Springer’s bill would have made “Texas less competitive with other states, limiting our ability to attract certain types of investment,” Dale Craymer, president of the Texas Taxpayers and Research Association, told the Texas House Ways and Means Committee last year.
Jeffrey Clark, executive director of the Wind Coalition, said that for rural communities with little tax base, the wind farms are as transformational as the advent of railroads in the 19th century.
Appearing before the same Texas House committee as Craymer, Clark pointed to Oldham County, in the Panhandle, where, he says, so much of the land was under agricultural exemptions that “homeowners were left paying the bills for county government.” The launching of a wind farm, he said, nearly tripled the county’s tax base.
“It’s a tremendous economic development tool,” he said. “We want projects that pay off for districts and pay off for investors.”
Springer’s bill never made it to the House floor.
‘A leap of faith’
In their applications to school districts, the companies routinely stress the importance of the tax breaks for their location decision.
“It’s a leap of faith,” said Kevin O’Hanlon, former general counsel for the Texas Education Agency who now negotiates for school districts. “You sit down there with a representative for a company, and he’s telling you he’s going to go to Louisiana if it doesn’t work out.”
“If they literally go to Louisiana, then I get nothing,” he said. But, he continued, if the company agrees to the tax break deal, the school district is still collecting more taxes than it would have otherwise.
Logan’s Gap will net Comanche County and local school districts about $80 million over the next quarter century, according to Pattern Energy.
O’Hanlon said that he didn’t know of an example of a proposed renewable energy project walking away and relocating to another state.

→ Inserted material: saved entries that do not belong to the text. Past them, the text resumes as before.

This is an optimization exercise on Yosys and OpenROAD, whose aim is small area, a short achievable clock period and few clock cycles per item, not a production implementation. No functional check of the RTL was part of any run shown here. Power figures rest on the tool's default switching activity, not on a simulated workload.

===== design/flow/config.mk =====
export PLATFORM = sky130hd
export DESIGN_NAME = four_key_debounce_long_press_events
export DESIGN_NICKNAME = four_key_debounce_long_press_events
export VERILOG_FILES = /design/flow/design.v
export SDC_FILE = /design/flow/constraint.sdc
export NUM_CORES = 4
export LEC_CHECK = 0
export CAP_MARGIN = 20
export CORE_MARGIN = 2
export CORE_UTILIZATION = 40
export SLEW_MARGIN = 20

===== design/flow/constraint.sdc =====
create_clock -name core_clock -period 13.0 [get_ports {clk}]
set_input_delay 2.6000 -clock core_clock [delete_from_list [all_inputs] [get_ports {clk}]]
set_output_delay 2.6000 -clock core_clock [all_outputs]
set_load 0.01 [all_outputs]

===== design/flow/design.v =====
package fkd_pkg;
  localparam int TIME_BITS_DEF = 32;
  localparam int NUM_KEYS      = 4;
  localparam int NOW_W         = 32;
  localparam int MS_W          = 16;
  localparam int CFG_IDX_W     = 2;
  localparam int EV_W          = 3;
  localparam logic [MS_W-1:0] DEBOUNCE_RST = 16'd30;
  localparam logic [MS_W-1:0] LONG_RST     = 16'd1200;
  localparam logic [CFG_IDX_W-1:0] CFG_DEBOUNCE = 2'd0;
  localparam logic [CFG_IDX_W-1:0] CFG_LONG     = 2'd1;
  localparam logic OP_TICK  = 1'b0;
  localparam logic OP_FETCH = 1'b1;
  typedef enum logic [EV_W-1:0] {
    EV_NONE       = 3'd0,
    EV_FUNC_SHORT = 3'd1,
    EV_FUNC_LONG  = 3'd2,
    EV_PLUS       = 3'd3,
    EV_MINUS      = 3'd4,
    EV_OK         = 3'd5
  } ev_t;
  typedef struct packed {
    logic stable_nxt;
    logic rise;
    logic fall;
  } lane_st_t;
  typedef struct packed {
    logic [EV_W-1:0]     event_code;
    logic [NUM_KEYS-1:0] stable_keys;
  } res_t;
endpackage
import fkd_pkg::*;
module fkd_lane #(
  parameter int TIME_BITS = fkd_pkg::TIME_BITS_DEF
) (
  input  logic                      clk,
  input  logic                      rst_n,
  input  logic                      tick,
  input  logic [TIME_BITS-1:0]      now,
  input  logic                      lvl,
  input  logic [15:0]               win_q,
  input  logic [15:0]               win_a,
  input  logic [15:0]               win_o,
  input  logic                      dh_zero,
  input  logic                      dh_plus1,
  input  logic                      dh_minus1,
  input  logic                      debounce_zero,
  output logic                      stable,
  output logic                      stable_nxt,
  output logic                      rise,
  output logic                      fall
);
  logic        last_r;
  logic        stable_r;
  logic [15:0] change_lo_r;
  logic        change_hb_r;
  logic        moved;
  logic        c_gt_now, win_ge1, win_ge2;
  logic        held_ok;
  logic        accept;
  assign moved = lvl ^ last_r;
  fkd_gt16 u_gt_now (.a(change_lo_r), .b(now[15:0]), .gt(c_gt_now));
  fkd_win16 u_win (
    .c   (change_lo_r),
    .q   (win_q),
    .a   (win_a),
    .o   (win_o),
    .ge1 (win_ge1),
    .ge2 (win_ge2)
  );
  logic hz_nb, hz_b;
  logic ok_nb, ok_b;
  logic pre, acc_moved;
  assign hz_nb   = change_hb_r ? dh_minus1 : dh_zero;
  assign hz_b    = change_hb_r ? dh_zero   : dh_plus1;
  assign ok_nb   = !(hz_nb && win_ge1);
  assign ok_b    = !(hz_b && win_ge2);
  assign held_ok = c_gt_now ? ok_b : ok_nb;
  assign pre       = tick && (lvl ^ stable_r);
  assign acc_moved = pre && debounce_zero;
  assign accept    = moved ? acc_moved : (pre && held_ok);
  assign stable     = stable_r;
  assign stable_nxt = stable_r ^ accept;
  assign rise       = accept && lvl;
  assign fall       = accept && !lvl;
  always_ff @(posedge clk) begin
    if (!rst_n) begin
      last_r   <= 1'b0;
      stable_r <= 1'b0;
    end else begin
      if (tick) last_r <= lvl;
      stable_r <= stable_nxt;
    end
  end
  always_ff @(posedge clk) begin
    if (tick && moved) change_lo_r <= now[15:0];
    if (tick)          change_hb_r <= !moved && c_gt_now;
  end
endmodule
module fkd_cout16 (
  input  logic [15:0] g,
  input  logic [15:0] p,
  output logic        c
);
  logic [7:0] g1, p1;
  logic [3:0] g2, p2;
  logic [1:0] g3, p3;
  for (genvar i = 0; i < 8; i++) begin : g_l1
    assign g1[i] = g[2*i+1] | (p[2*i+1] & g[2*i]);
    assign p1[i] = p[2*i+1] & p[2*i];
  end
  for (genvar i = 0; i < 4; i++) begin : g_l2
    assign g2[i] = g1[2*i+1] | (p1[2*i+1] & g1[2*i]);
    assign p2[i] = p1[2*i+1] & p1[2*i];
  end
  for (genvar i = 0; i < 2; i++) begin : g_l3
    assign g3[i] = g2[2*i+1] | (p2[2*i+1] & g2[2*i]);
    assign p3[i] = p2[2*i+1] & p2[2*i];
  end
  assign c = g3[1] | (p3[1] & g3[0]);
endmodule
module fkd_gt16 (
  input  logic [15:0] a,
  input  logic [15:0] b,
  output logic        gt
);
  fkd_cout16 u_c (.g(a & ~b), .p(a | ~b), .c(gt));
endmodule
module fkd_win16 (
  input  logic [15:0] c,
  input  logic [15:0] q,
  input  logic [15:0] a,
  input  logic [15:0] o,
  output logic        ge1,
  output logic        ge2
);
  logic [15:0] s, m;
  logic        co;
  assign s = c ^ q;           
  assign m = a | (c & o);     
  fkd_cout16 u_c (.g({s[15:1] & m[14:0], 1'b0}), .p({s[15:1] | m[14:0], 1'b0}), .c(co));
  assign ge1 = m[15] | co;
  assign ge2 = m[15] & co;
endmodule
module fkd_plus1_16 (
  input  logic [15:0] x,
  input  logic [15:0] y,
  output logic        eq
);
  logic [16:0] z;
  logic [15:0] t;
  assign z = {1'b1, x ^ y};
  for (genvar i = 0; i < 16; i++) begin : g_t
    if (i == 0) begin : g_0
      assign t[i] = z[0] && (x[0] ^ z[1]);
    end else begin : g_i
      assign t[i] = !z[i] || (z[i-1] && (x[i] ^ z[i+1]));
    end
  end
  assign eq = &t;
endmodule
module fkd_held_ge (
  input  logic [31:0] now,
  input  logic [31:0] c,
  input  logic [15:0] win_q,
  input  logic [15:0] win_a,
  input  logic [15:0] win_o,
  output logic        ge
);
  logic c_gt_now, win_ge1, win_ge2, hi_eq, hi_eq1;
  fkd_gt16 u_gt_now (.a(c[15:0]), .b(now[15:0]), .gt(c_gt_now));
  fkd_win16 u_win (
    .c   (c[15:0]),
    .q   (win_q),
    .a   (win_a),
    .o   (win_o),
    .ge1 (win_ge1),
    .ge2 (win_ge2)
  );
  fkd_plus1_16 u_p1 (.x(now[31:16]), .y(c[31:16]), .eq(hi_eq1));
  assign hi_eq = (now[31:16] == c[31:16]);
  assign ge = c_gt_now ? !(hi_eq1 && win_ge2) : !(hi_eq && win_ge1);
endmodule
import fkd_pkg::*;
module fkd_merge #(
  parameter int TIME_BITS = fkd_pkg::TIME_BITS_DEF
) (
  input  logic                                      clk,
  input  logic                                      rst_n,
  input  logic                                      tick,
  input  logic                                      fetch,
  input  logic [TIME_BITS-1:0]                      now,
  input  logic [15:0]                               win_q,
  input  logic [15:0]                               win_a,
  input  logic [15:0]                               win_o,
  input  logic                                      long_zero,
  input  logic                                      lvl0,
  input  logic                                      stable0,
  input  logic [fkd_pkg::NUM_KEYS-1:0]              st_stable_nxt,
  input  logic [fkd_pkg::NUM_KEYS-1:0]              st_rise,
  input  logic [fkd_pkg::NUM_KEYS-1:0]              st_fall,
  output logic [fkd_pkg::EV_W-1:0]                  event_code
);
  logic [EV_W-1:0]      slot_r;
  logic [TIME_BITS-1:0] press_r;
  logic                 sent_r;
  logic                 press_ok;
  logic                 long_hit;
  logic                 slot_free;
  fkd_held_ge u_held (
    .now    (now),
    .c      (press_r),
    .win_q  (win_q),
    .win_a  (win_a),
    .win_o  (win_o),
    .ge     (press_ok)
  );
  assign long_hit  = st_rise[0] ? long_zero : (st_stable_nxt[0] && !sent_r && press_ok);
  assign slot_free = (slot_r == EV_NONE);
  assign event_code = fetch ? slot_r : EV_NONE;
  always_ff @(posedge clk) begin
    if (!rst_n) begin
      slot_r <= EV_NONE;
      sent_r <= 1'b0;
    end else if (fetch) begin
      slot_r <= EV_NONE;
    end else if (tick) begin
      if (st_rise[0]) sent_r <= 1'b0;
      if (slot_free) begin
        if (st_fall[0] && !sent_r) begin
          slot_r <= EV_FUNC_SHORT;
        end else if (long_hit) begin
          slot_r <= EV_FUNC_LONG;
          sent_r <= 1'b1;
        end else if (st_fall[1]) begin
          slot_r <= EV_PLUS;
        end else if (st_fall[2]) begin
          slot_r <= EV_MINUS;
        end else if (st_fall[3]) begin
          slot_r <= EV_OK;
        end
      end
    end
  end
  always_ff @(posedge clk) begin
    if (tick && lvl0 && !stable0) press_r <= now;
  end
endmodule
import fkd_pkg::*;
module four_key_debounce_long_press_events #(
  parameter int TIME_BITS = fkd_pkg::TIME_BITS_DEF
) (
  input  logic                         clk,
  input  logic                         rst_n,
  input  logic                         in_valid,
  output logic                         in_ready,
  input  logic                         in_operation,
  input  logic [fkd_pkg::NOW_W-1:0]    in_now_time,
  input  logic [fkd_pkg::NUM_KEYS-1:0] in_raw_pressed,
  output logic                         out_valid,
  input  logic                         out_ready,
  output logic [fkd_pkg::EV_W-1:0]     out_event_code,
  output logic [fkd_pkg::NUM_KEYS-1:0] out_stable_keys,
  input  logic                         cfg_valid,
  output logic                         cfg_ready,
  input  logic [fkd_pkg::CFG_IDX_W-1:0] cfg_index,
  input  logic [fkd_pkg::MS_W-1:0]     cfg_data
);
  localparam int RES_W = EV_W + NUM_KEYS;
  logic                 in_ready_r;
  logic                 accept;
  logic                 tick_q, fetch_q;
  logic [TIME_BITS-1:0] now_q;
  logic [NUM_KEYS-1:0]  raw_q;
  logic                 deb_we_q, long_we_q;
  logic [MS_W-1:0]      cfg_data_q;
  assign cfg_ready = 1'b1;
  assign in_ready  = in_ready_r;
  assign accept    = in_valid && in_ready_r;
  always_ff @(posedge clk) begin
    if (!rst_n) begin
      tick_q    <= 1'b0;
      fetch_q   <= 1'b0;
      deb_we_q  <= 1'b0;
      long_we_q <= 1'b0;
    end else begin
      tick_q    <= accept && (in_operation == OP_TICK);
      fetch_q   <= accept && (in_operation == OP_FETCH);
      deb_we_q  <= cfg_valid && (cfg_index == CFG_DEBOUNCE);
      long_we_q <= cfg_valid && (cfg_index == CFG_LONG);
    end
  end
  always_ff @(posedge clk) begin
    now_q      <= TIME_BITS'(in_now_time);
    raw_q      <= in_raw_pressed;
    cfg_data_q <= cfg_data;
  end
  logic [MS_W-1:0] debounce_r, long_r;
  always_ff @(posedge clk) begin
    if (!rst_n) begin
      debounce_r <= DEBOUNCE_RST;
      long_r     <= LONG_RST;
    end else begin
      if (deb_we_q)  debounce_r <= cfg_data_q;
      if (long_we_q) long_r     <= cfg_data_q;
    end
  end
  logic [NUM_KEYS-1:0] st_rise, st_fall;
  logic [NUM_KEYS-1:0] stable_all;
  logic [NUM_KEYS-1:0] stable_cur;
  logic [EV_W-1:0]     code;
  logic                deb_zero, long_zero;
  logic [15:0] dq, da, do_, lq, la, lo;
  assign dq  = ~(debounce_r ^ now_q[15:0]);
  assign da  = debounce_r & ~now_q[15:0];
  assign do_ = debounce_r | ~now_q[15:0];
  assign lq  = ~(long_r ^ now_q[15:0]);
  assign la  = long_r & ~now_q[15:0];
  assign lo  = long_r | ~now_q[15:0];
  logic [15:0] t_hi_r;
  logic        dh_zero, dh_plus1, dh_minus1;
  always_ff @(posedge clk) begin
    if (tick_q) t_hi_r <= now_q[31:16];
  end
  assign dh_zero = (now_q[31:16] == t_hi_r);
  fkd_plus1_16 u_dh_p1 (.x(now_q[31:16]), .y(t_hi_r), .eq(dh_plus1));
  fkd_plus1_16 u_dh_m1 (.x(t_hi_r), .y(now_q[31:16]), .eq(dh_minus1));
  assign deb_zero  = (debounce_r == '0);
  assign long_zero = (long_r == '0);
  for (genvar k = 0; k < NUM_KEYS; k++) begin : g_lane
    fkd_lane #(.TIME_BITS(TIME_BITS)) u_lane (
      .clk           (clk),
      .rst_n         (rst_n),
      .tick          (tick_q),
      .now           (now_q),
      .lvl           (raw_q[k]),
      .win_q         (dq),
      .win_a         (da),
      .win_o         (do_),
      .dh_zero       (dh_zero),
      .dh_plus1      (dh_plus1),
      .dh_minus1     (dh_minus1),
      .debounce_zero (deb_zero),
      .stable        (stable_cur[k]),
      .stable_nxt    (stable_all[k]),
      .rise          (st_rise[k]),
      .fall          (st_fall[k])
    );
  end
  fkd_merge #(.TIME_BITS(TIME_BITS)) u_merge (
    .clk           (clk),
    .rst_n         (rst_n),
    .tick          (tick_q),
    .fetch         (fetch_q),
    .now           (now_q),
    .win_q         (lq),
    .win_a         (la),
    .win_o         (lo),
    .long_zero     (long_zero),
    .lvl0          (raw_q[0]),
    .stable0       (stable_cur[0]),
    .st_stable_nxt (stable_all),
    .st_rise       (st_rise),
    .st_fall       (st_fall),
    .event_code    (code)
  );
  logic [RES_W-1:0] res, q0_r, q1_r, q2_r;
  logic             v0_r, v1_r, v2_r;
  logic             wr, pop;
  logic             v0_n, v1_n, v2_n;
  assign res = {code, stable_all};
  assign wr  = tick_q || fetch_q;
  assign pop = v0_r && out_ready;
  always_comb begin
    if (pop && !wr) begin
      v0_n = v1_r; v1_n = v2_r; v2_n = 1'b0;
    end else if (!pop && wr) begin
      v0_n = 1'b1; v1_n = v0_r; v2_n = v1_r;
    end else begin
      v0_n = v0_r; v1_n = v1_r; v2_n = v2_r;
    end
  end
  always_ff @(posedge clk) begin
    if (!rst_n) begin
      v0_r       <= 1'b0;
      v1_r       <= 1'b0;
      v2_r       <= 1'b0;
      in_ready_r <= 1'b1;
    end else begin
      v0_r <= v0_n;
      v1_r <= v1_n;
      v2_r <= v2_n;
      in_ready_r <= !v1_n || (!v2_n && !accept);
    end
  end
  logic ld0, ld1, ld2, sh0, sh1;
  assign ld0 = !v0_r || (pop && !v1_r);
  assign sh0 = pop && v1_r;
  assign ld1 = pop ? !v2_r : !v1_r;
  assign sh1 = pop && v2_r;
  assign ld2 = pop || !v2_r;
  always_ff @(posedge clk) begin
    if (ld0 || sh0) q0_r <= ld0 ? res : q1_r;
    if (ld1 || sh1) q1_r <= ld1 ? res : q2_r;
    if (ld2)        q2_r <= res;
  end
  assign out_valid       = v0_r;
  assign out_event_code  = q0_r[RES_W-1 -: EV_W];
  assign out_stable_keys = q0_r[NUM_KEYS-1:0];
endmodule

===== design/flow/flow/run.sh =====
#!/bin/bash
# Own layout flow: the standard flow (standard synthesis unchanged), with
# timing repair aimed below the clock period and stronger port buffers.
set -euo pipefail
export SETUP_SLACK_MARGIN=${SETUP_SLACK_MARGIN:-9.9}
export BUFFER_PORTS_ARGS="-buffer_cell sky130_fd_sc_hd__buf_4"
bash standard.sh > std_flow.log 2>&1

===== design/flow/standard.sh =====
#!/bin/bash
# synth_recipe.tcl (not shown) runs the flow's synth.tcl, then flattens the netlist and writes it again
# the make line also repeats each setting of config.mk as NAME=value (left out here)
make -C /OpenROAD-flow-scripts/flow DESIGN_CONFIG=/design/flow/config.mk WORK_HOME=/design/flow/orfs CLKGATE_MAP_FILE= SYNTH_SCRIPT=/design/flow/synth_recipe.tcl "${@:-finish}"

==> results of run 1 <==
==> flip-flops by register name, indices dropped and copies added (netlist names), 3 cells and up <==
| register | count |
|---|---|
| g_lane.u_lane.change_lo_r | 64 |
| now_q | 32 |
| u_merge.press_r | 32 |
| cfg_data_q | 16 |
| debounce_r | 16 |
| long_r | 16 |
| t_hi_r | 16 |
| q0_r | 7 |
| q1_r | 7 |
| q2_r | 7 |
| g_lane.u_lane.change_hb_r | 4 |
| g_lane.u_lane.last_r | 4 |
| g_lane.u_lane.stable_r | 4 |
| raw_q | 4 |
| u_merge.slot_r | 3 |
==> layer usage <==
metal / share of wire / up-vias / wire length, um
li1: - / 4762 / -
met1: 0.46 / 4985 / 16800
met2: 0.45 / 333 / 16500
met3: 0.067 / 44 / 2420
met4: 0.020 / 0 / 738
met5: 0 / - / 0
==> cell usage after synthesis, types with 24 or more instances <==
| library cell | number | area [um2] |
|---|---|---|
| edfxtp_1 | 137 | 4110 |
| inv_1 | 108 | 405 |
| dfxtp_1 | 104 | 2080 |
| nor2b_1 | 83 | 519 |
| fa_1 | 75 | 1500 |
| nand2b_1 | 59 | 369 |
| nand2_1 | 56 | 210 |
| a21oi_1 | 48 | 240 |
| nor2_1 | 43 | 161 |
| o21ai_0 | 39 | 195 |
| mux2i_1 | 34 | 340 |
| xor2_1 | 26 | 228 |
| o22ai_1 | 24 | 150 |
==> metrics by stage <==
stage	setup WS [ps]	hold WS, ps	total power (W)	utilization
after global routing	9250	511	0.00199	0.504
after global placement	8760	469	0.00110	0.439
final	9300	478	0.00191	0.504
after CTS	9260	483	0.00191	0.495
after detailed placement	8640	472	0.00110	0.439
after floorplan	9550	420	0.00103	-
==> kinds of logic (layout without fill, tap and decap cells) <==
logic type      after synthesis  count (layout)  share of synthesized area
simple gates                358             358                      0.149
fa+ha+maj                   100             100                      0.130
mux                          54              54                     0.0424
other cells                   1               1                   0.000277
xor+xnor                     50              50                     0.0372
compound gates              273             273                      0.144
buf+inv                     137             321                     0.0391
flops                       241             241                      0.458
==> how the worst max path moves through the flow <==
| stage | to | slack, ps | cells past startpoint |
|---|---|---|---|
| floorplan | q0_r[0] | 9550 | 3 |
| global placement | q1_r[1] | 8760 | 12 |
| detailed placement | q1_r[1] | 8640 | 12 |
| CTS | out_stable_keys[1] | 9260 | 1 |
| global route | out_stable_keys[1] | 9250 | 1 |
| finish | out_stable_keys[1] | 9300 | 1 |
==> final cells by class <==
| class | count | area (um2) | area share |
|---|---|---|---|
| Clock inverter | 10 | 88.8 | 0.00527 |
| Sequential cell | 241 | 6290 | 0.373 |
| Timing Repair Buffer | 159 | 1320 | 0.0783 |
| Multi-Input combinational cell | 836 | 7300 | 0.433 |
| Clock buffer | 40 | 810 | 0.0480 |
| Inverter | 112 | 499 | 0.0296 |
| Tap cell | 448 | 561 | 0.0332 |
==> timing repair <==
item | CTS | global route
buffers inserted | 64 | 23
pin swaps | 37 | 24
setup endpoints to repair | 35 | 34
gates resized for setup | 140 | 36
gates cloned | 0 | 0
==> power groups by stage <==
stage,Clock (W),Combinational [W],Sequential [W]
2_1_floorplan,0,0.000155,0.000873
6_report,0.000769,0.000270,0.000866
5_1_grt,0.000821,0.000296,0.000870
4_1_cts,0.000787,0.000256,0.000867
3_5_place_dp,0,0.000212,0.000890
3_3_place_gp,0,0.000210,0.000889
==> results.tsv, run 1 <==
metric	value	unit
Routed Antenna Nets	0	
Routability Congestion	0.933	
NetSw	0.000491	W
Max Cap Viol	0	
CTS tree	built	
commonest non-fill, non-tap cell in the layout	edfxtp_1	
Area after DPL	14700	um2
global-route wire length before repair	57400	um
Max stage delay on crit path	410	ps
worst-margin pin slew	1020	ps
R2R Setup Slk	9550	ps
GR Overflow Total	0	
synthesized cell area	13500	um2
CP top delay family	flip-flops	
yosys warns	3	
Distinct cells, synth	93	
post-synthesis sequential area ratio	0.458	
final wirelength	36400	um
proportion of power drawn by combinational gates	0.142	
Worst Path Max Fanout	1	
# IOs	70	
CP Capture Type	output pin	
Pint	0.00142	W
Post-Syn Instances	1214	
endpoints failing setup	0	
largest net degree at the start of global routing	50	
WP data arrival	1100	ps
vias in the first global route	10200	
Core ar.	33400	um2
final worst-path cycle share	0.284	
dpl hpwl	26100	um
Clock power frac	0.404	
Pwr Density	113	nW/um2
Critical Path Source Type	register	
syn_area_per_cell	11.1	um2
hold depth	2	
clk_skew	14.2	ps
Synth Flop Type	edfxtp_1	
GR Util met2	0.328	
hold_sp	cfg_data_q[2]	
r2r endpoint	q1_r[2]	
met1 Use GR	0.299	
Max Fclk	0.270	GHz
slowest stage cell, crit path	edfxtp_1	
Die Ht	188	um
worst path cell trace	buf_6	
Pleak	6.24	nW
min cycle time layout	3700	ps
clock latency on the worst-skew pair	550	ps
met3 usage	0.0309	
non-filler cells, final	1846	
Wirelength per Cell	19.7	um
worst relative slew slack	0.318	
Die X	188	um
Post-Syn Nets	1351	
via count	10100	
RSZ-0062 raised after global routing	true	
R2R depth	13	
worst min-delay path class	reg2reg	
P&R area growth vs syn	24.8	%
Initial Utilization	0.404	
diode count	0	
Hold Path Sink	debounce_r[2]	
Sequential Power Share	0.455	
NumNets Final	1514	
Net Sw Frac	0.257	
Synth Register Bits	241	
# fillers	3012	
Final Hold Vio Count	0	
die footprint	35300	um2
Post-synth EDFFs	137	
CTS buffer count	27	
H-tree depth	1	
pins over their slew limit	0	
DR DRC count	0	
CTS Hold Bufs	0	
largest buffer count on any clock path	3	
busiest grt layer	met2	
number of DRC markers in iteration 0	850	
CTS root buffer	clkbuf_16	
clk sink count	241	
maximum VDD drop	110	uV
final instance area	16900	um2
Reg clk slew, reported paths	60	ps
IO buf count	68	
most frequent cells in the layout	137 x edfxtp_1, 134 x buf_4, 86 x inv_1	
reg2reg start	debounce_r[3]	
Worst Path Required	10400	ps
initial antenna violation count	0	
GRT Overall Usage	0.207	
Critical path origin	q0_r[1]	
layout cell share with drive strength beyond 1	0.261	
FP Rows	67	
Post-synth ARST share	0	
Setup Total Neg Slack	0	ps
vias per cell	5.48	
placed cell count	1709	
drt pass-1 iters	8	
CP Class	reg2out	
Buf/Inv on CP	1	
status	complete, no violations	
==> inputs of run 2 (changes only) <==
==> design/flow/flow/run.sh (replaced) <==
#!/bin/bash
# Own layout flow: the standard flow (standard synthesis unchanged), with
# timing repair aimed below the clock period and stronger port buffers.
set -euo pipefail
export SETUP_SLACK_MARGIN=${SETUP_SLACK_MARGIN:-9.6}
export BUFFER_PORTS_ARGS="-buffer_cell sky130_fd_sc_hd__buf_4"
bash standard.sh > std_flow.log 2>&1
==> run 2 against run 1 <==
First-iteration DRC count increased by 1.1%. Final cell count fell by 0.92%. Routed wire length rose by 1.9%. Still clean. Maximum frequency increased by 0.22%. Non-clock buffer count shrank 17. Flip-flop and latch count stayed put. Design area shrank 1.0%. Highest routed layer unchanged. Global-route usage grew 0.15 points.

That’s because, say critics of the program, the renewable energy companies would have located in Texas anyway, even without the hefty tax breaks: Wind and solar maps show Texas as having among the most optimal conditions in the country; the state has already sunk $7 billion into transmission lines, guaranteeing highways for electrons to travel from remote areas where the wind blows to the big cities where the electricity is consumed; and the state has its own electric grid, shielding energy generating companies from competition beyond state lines.
Texas’ leads the nation in installed wind power capacity, and wind power made up about 12 percent of energy used in the state in 2015.
Lauren Willis, a spokeswoman for the comptroller’s office, said the 313 incentives are a factor but it’s hard to say what clinches a company’s decision to come to Texas.
Beyond the school district incentives, Comanche County, too, provided its own package to sweeten the pot.
Under the terms of that 10-year deal, the company agreed to create five to 10 jobs and got an 85 percent property tax abatement in exchange.
“We don’t want our residents to have to read by candlelight,” says County Judge James Arthur. “These are real clean sources of power. But of course there are a lot of people unhappy.”
Some residents of Comanche County remain roiled by the wind turbines, which they claim ruin views and property values. On the dusty county roads near the wind farms, some neighbors – ones without turbines on their property and thus not profiting from them – have posted signs complaining about the noise.
But these wind turbines have a life expectancy of at least 25 years – and after a decade the wind farm is scheduled to pay a full complement of taxes.
For now, there seems something inexorable about these projects.
Stationed beneath one, Yarbro, the Logan’s Gap facilities manager, says the steady swish-swish-swish sounds to him like small waves lapping up against a shore.